◆ YOUR OBJECTIVE
Take every line containing "uartByte" out of the records.

◆ RECORD EXTRACTS
★ ★ ★ ★ ★ ★ ★
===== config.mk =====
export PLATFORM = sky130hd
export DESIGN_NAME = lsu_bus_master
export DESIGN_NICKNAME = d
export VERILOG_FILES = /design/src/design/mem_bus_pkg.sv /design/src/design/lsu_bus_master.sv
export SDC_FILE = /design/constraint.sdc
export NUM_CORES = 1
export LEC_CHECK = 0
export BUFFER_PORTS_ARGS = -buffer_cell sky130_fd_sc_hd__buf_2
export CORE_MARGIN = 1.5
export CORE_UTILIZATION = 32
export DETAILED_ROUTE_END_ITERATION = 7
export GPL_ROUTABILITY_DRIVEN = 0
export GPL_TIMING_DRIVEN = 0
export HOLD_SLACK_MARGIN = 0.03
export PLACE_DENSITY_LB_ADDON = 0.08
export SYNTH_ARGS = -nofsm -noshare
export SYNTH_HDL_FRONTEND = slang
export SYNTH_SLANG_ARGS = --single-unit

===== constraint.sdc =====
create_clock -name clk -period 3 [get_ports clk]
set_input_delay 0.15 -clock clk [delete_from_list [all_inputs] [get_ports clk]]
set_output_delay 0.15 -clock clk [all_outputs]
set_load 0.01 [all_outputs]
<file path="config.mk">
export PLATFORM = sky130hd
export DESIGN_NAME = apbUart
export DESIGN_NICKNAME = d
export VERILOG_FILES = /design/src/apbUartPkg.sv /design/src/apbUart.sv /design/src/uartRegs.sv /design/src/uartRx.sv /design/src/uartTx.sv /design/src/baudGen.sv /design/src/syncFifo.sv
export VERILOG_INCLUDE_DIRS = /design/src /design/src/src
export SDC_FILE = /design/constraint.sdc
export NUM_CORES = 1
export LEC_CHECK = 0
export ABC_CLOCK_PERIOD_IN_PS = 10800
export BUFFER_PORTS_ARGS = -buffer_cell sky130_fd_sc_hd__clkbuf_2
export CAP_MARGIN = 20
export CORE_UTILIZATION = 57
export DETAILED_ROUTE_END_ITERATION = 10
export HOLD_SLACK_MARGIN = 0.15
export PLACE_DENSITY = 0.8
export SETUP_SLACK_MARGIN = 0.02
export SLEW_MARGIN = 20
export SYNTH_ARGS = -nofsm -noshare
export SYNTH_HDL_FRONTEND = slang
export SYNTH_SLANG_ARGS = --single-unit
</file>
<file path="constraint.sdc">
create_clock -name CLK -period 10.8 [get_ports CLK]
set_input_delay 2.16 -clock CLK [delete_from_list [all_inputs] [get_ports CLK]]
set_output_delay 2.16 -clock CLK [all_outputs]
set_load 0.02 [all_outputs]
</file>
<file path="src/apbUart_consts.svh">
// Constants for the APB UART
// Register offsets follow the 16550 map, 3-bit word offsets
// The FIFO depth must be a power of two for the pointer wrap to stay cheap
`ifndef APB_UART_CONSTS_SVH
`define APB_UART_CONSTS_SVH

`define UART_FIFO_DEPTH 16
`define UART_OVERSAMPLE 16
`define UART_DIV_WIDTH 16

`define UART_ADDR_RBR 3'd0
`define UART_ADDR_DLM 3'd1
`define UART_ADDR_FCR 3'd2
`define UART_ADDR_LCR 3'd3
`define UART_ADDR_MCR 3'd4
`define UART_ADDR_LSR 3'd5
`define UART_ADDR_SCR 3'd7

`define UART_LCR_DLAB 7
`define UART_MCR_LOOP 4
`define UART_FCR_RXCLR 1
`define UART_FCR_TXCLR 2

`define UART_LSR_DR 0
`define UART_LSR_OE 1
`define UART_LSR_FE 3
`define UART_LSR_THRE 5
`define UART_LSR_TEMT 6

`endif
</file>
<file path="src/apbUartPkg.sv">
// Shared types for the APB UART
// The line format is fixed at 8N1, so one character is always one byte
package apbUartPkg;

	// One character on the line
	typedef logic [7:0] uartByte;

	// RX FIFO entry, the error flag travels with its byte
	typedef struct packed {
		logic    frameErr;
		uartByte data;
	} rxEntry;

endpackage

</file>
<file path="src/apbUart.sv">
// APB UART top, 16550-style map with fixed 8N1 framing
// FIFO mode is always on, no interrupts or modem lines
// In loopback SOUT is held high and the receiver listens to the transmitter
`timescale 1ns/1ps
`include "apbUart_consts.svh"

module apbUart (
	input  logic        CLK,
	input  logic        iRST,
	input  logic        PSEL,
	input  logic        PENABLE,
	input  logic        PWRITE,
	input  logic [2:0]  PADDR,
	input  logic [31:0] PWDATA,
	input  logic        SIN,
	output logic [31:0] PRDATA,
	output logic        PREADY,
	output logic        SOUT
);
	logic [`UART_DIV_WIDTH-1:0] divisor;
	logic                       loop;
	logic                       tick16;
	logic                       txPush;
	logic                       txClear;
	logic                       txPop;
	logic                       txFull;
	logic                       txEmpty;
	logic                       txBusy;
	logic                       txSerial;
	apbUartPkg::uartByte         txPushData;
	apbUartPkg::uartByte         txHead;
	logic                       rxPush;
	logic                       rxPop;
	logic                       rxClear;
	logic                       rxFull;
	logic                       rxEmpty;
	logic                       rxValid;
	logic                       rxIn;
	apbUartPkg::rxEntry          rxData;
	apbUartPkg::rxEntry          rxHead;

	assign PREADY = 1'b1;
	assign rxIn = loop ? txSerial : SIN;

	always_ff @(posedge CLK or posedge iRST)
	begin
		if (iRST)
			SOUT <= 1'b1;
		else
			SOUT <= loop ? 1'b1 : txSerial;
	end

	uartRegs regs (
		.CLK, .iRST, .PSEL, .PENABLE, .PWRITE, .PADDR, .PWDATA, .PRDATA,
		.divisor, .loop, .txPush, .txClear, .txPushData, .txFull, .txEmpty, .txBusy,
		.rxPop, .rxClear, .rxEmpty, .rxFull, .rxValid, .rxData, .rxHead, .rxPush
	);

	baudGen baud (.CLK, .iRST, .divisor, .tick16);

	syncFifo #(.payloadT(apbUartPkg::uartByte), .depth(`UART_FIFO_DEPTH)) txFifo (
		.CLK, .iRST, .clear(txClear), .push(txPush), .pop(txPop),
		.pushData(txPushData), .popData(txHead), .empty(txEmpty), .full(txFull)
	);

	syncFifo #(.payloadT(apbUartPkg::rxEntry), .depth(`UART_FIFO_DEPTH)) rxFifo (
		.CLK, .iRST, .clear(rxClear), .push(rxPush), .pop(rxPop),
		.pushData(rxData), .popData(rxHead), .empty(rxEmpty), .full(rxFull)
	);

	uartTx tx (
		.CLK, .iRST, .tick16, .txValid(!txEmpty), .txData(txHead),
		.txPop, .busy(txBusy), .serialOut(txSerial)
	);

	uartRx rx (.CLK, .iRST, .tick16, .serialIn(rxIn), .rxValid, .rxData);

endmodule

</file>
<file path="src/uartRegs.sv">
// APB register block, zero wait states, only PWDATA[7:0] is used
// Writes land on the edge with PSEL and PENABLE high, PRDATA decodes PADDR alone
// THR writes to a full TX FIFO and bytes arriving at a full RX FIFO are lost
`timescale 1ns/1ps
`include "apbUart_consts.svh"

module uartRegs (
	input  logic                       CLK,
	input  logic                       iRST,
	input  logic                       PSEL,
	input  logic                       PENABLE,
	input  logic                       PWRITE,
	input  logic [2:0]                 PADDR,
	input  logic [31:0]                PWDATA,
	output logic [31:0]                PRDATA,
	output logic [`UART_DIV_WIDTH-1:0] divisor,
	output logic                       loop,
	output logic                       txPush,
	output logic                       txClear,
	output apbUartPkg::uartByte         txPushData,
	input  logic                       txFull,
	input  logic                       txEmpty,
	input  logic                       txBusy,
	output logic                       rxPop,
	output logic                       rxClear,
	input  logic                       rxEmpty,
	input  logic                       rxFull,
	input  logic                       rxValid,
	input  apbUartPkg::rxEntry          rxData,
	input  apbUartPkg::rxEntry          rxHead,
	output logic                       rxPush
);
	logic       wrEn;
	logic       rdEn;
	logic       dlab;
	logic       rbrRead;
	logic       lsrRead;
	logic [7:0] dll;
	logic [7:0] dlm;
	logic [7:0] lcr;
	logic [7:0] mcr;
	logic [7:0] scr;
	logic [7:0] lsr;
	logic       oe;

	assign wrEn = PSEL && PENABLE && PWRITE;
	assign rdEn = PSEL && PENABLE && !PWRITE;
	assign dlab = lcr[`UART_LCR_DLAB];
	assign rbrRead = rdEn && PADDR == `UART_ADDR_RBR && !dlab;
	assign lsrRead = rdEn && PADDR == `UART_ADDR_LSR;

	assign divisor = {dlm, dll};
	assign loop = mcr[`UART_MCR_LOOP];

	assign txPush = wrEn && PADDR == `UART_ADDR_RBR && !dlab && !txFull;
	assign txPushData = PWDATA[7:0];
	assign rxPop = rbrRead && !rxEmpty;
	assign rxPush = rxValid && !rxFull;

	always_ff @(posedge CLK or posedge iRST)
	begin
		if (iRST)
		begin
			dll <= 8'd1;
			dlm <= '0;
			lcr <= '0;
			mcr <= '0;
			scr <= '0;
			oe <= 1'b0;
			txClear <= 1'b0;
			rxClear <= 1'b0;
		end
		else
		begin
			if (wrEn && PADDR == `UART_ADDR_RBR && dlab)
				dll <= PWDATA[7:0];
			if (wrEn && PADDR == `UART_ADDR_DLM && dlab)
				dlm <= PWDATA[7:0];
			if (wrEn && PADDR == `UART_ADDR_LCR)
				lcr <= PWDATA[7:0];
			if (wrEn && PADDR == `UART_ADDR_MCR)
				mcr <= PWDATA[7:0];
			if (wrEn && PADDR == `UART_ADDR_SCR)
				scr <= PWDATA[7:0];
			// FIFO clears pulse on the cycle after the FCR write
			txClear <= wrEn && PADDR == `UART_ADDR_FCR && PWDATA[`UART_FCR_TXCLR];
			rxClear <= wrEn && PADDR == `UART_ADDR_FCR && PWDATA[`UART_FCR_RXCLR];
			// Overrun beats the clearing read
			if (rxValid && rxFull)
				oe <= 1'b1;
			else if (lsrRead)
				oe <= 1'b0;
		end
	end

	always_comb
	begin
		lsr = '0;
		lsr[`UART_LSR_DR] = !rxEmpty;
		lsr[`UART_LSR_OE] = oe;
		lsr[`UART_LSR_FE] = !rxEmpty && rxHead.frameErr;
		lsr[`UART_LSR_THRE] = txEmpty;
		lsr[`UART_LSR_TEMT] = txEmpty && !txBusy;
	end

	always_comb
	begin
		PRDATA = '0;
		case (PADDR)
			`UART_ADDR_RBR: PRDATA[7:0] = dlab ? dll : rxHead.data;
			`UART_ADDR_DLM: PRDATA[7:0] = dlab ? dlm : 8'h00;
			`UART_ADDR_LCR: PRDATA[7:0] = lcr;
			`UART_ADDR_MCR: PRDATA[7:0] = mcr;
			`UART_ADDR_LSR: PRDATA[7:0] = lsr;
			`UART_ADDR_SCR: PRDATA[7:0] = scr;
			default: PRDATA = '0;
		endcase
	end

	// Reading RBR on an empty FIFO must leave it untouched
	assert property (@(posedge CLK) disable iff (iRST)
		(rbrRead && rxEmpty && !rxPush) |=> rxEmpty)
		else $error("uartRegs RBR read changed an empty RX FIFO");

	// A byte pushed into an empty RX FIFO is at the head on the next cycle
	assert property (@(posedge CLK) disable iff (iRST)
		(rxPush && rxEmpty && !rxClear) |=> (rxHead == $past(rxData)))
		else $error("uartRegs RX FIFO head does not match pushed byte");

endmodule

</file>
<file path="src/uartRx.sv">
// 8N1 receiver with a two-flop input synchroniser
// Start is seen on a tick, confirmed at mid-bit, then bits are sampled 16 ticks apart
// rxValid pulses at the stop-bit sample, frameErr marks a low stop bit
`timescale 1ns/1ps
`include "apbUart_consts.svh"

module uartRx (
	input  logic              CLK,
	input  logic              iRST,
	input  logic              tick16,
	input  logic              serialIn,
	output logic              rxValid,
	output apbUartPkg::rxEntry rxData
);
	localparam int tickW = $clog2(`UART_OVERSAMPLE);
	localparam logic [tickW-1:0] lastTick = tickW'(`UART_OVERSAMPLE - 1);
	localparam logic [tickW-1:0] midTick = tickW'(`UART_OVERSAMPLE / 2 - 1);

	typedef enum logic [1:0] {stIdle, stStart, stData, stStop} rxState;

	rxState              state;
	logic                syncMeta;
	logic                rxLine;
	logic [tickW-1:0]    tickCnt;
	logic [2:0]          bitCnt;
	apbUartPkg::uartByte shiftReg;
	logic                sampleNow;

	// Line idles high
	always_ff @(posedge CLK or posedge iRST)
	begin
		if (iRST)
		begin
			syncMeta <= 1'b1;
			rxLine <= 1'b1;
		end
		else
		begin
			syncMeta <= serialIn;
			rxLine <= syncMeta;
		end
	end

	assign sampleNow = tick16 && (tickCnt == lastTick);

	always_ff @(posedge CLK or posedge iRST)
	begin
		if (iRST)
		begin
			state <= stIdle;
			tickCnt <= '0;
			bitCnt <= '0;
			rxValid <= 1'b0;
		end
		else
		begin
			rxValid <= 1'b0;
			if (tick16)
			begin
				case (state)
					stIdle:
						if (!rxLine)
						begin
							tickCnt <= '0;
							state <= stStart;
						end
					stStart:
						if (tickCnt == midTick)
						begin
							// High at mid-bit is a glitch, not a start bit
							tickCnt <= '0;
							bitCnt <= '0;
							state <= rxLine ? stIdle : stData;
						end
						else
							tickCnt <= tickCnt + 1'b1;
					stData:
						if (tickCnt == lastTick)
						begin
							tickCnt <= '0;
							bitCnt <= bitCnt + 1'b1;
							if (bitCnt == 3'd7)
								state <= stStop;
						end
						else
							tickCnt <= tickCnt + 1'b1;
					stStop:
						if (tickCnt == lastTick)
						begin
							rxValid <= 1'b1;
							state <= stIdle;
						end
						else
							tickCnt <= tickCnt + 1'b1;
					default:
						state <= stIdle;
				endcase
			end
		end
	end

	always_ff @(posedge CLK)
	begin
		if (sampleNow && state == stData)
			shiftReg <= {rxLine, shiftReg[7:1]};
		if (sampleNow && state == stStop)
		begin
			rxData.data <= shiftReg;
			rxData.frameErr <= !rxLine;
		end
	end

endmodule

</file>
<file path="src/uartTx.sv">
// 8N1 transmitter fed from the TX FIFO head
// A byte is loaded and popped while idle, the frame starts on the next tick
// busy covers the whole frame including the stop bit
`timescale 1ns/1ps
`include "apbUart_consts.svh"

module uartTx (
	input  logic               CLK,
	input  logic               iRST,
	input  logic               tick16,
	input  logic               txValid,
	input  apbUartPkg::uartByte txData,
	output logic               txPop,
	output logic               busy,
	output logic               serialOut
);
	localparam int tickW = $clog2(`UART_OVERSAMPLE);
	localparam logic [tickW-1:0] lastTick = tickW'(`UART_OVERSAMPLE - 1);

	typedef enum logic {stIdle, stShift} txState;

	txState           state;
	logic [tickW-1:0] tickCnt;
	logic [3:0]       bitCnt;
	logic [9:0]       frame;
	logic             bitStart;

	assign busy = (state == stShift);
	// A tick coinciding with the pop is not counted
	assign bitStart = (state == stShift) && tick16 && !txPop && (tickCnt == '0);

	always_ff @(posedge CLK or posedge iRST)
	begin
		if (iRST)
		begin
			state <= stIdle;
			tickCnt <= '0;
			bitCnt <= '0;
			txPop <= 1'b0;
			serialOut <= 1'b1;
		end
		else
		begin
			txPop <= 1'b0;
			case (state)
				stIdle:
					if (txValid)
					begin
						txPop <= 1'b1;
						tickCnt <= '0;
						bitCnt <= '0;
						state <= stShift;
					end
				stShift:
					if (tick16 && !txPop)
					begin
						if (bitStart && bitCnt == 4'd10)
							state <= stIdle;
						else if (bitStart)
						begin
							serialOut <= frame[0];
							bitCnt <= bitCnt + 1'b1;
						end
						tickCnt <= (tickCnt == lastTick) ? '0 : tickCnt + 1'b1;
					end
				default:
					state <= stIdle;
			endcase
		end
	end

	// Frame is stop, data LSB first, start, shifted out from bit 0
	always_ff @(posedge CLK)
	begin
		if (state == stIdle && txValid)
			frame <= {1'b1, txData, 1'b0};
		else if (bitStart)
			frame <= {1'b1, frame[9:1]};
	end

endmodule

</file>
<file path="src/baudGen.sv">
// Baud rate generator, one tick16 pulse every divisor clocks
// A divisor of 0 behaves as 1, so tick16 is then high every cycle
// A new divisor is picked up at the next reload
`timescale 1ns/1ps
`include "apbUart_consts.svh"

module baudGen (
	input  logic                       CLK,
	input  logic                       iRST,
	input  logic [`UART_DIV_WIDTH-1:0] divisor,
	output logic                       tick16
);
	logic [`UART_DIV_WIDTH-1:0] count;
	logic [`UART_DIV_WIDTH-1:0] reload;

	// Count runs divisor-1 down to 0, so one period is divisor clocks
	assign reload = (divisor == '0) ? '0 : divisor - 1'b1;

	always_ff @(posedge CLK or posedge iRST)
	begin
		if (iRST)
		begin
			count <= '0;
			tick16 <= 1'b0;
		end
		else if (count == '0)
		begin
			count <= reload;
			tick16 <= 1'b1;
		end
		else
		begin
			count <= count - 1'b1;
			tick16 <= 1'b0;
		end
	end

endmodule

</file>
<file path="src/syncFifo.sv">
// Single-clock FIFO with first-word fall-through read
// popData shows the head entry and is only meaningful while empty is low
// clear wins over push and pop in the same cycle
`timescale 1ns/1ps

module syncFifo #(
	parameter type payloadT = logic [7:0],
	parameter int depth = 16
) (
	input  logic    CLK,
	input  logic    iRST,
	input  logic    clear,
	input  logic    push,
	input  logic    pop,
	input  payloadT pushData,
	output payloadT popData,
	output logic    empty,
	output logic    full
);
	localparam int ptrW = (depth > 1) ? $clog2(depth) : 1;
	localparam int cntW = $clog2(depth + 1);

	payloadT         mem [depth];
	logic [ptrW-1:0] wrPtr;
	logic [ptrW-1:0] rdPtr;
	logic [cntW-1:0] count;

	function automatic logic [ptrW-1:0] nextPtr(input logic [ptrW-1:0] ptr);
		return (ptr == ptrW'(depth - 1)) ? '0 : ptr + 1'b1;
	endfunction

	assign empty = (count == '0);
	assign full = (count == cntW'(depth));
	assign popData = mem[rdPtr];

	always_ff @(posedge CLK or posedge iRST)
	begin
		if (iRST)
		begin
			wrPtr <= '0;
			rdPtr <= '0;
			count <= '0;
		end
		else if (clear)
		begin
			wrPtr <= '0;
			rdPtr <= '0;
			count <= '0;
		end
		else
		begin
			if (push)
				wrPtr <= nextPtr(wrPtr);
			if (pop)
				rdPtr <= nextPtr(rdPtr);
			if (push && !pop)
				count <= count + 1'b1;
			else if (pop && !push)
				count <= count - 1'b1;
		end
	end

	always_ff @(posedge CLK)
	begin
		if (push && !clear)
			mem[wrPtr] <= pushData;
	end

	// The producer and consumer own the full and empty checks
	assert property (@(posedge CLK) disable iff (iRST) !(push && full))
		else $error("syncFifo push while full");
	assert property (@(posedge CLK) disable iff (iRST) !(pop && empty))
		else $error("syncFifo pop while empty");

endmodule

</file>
★ ★ ★ ★ ★ ★ ★
◆ EXERCISE OUTPUT
	typedef logic [7:0] uartByte;
		uartByte data;
	apbUartPkg::uartByte         txPushData;
	apbUartPkg::uartByte         txHead;
	syncFifo #(.payloadT(apbUartPkg::uartByte), .depth(`UART_FIFO_DEPTH)) txFifo (
	output apbUartPkg::uartByte         txPushData,
	apbUartPkg::uartByte shiftReg;
	input  apbUartPkg::uartByte txData,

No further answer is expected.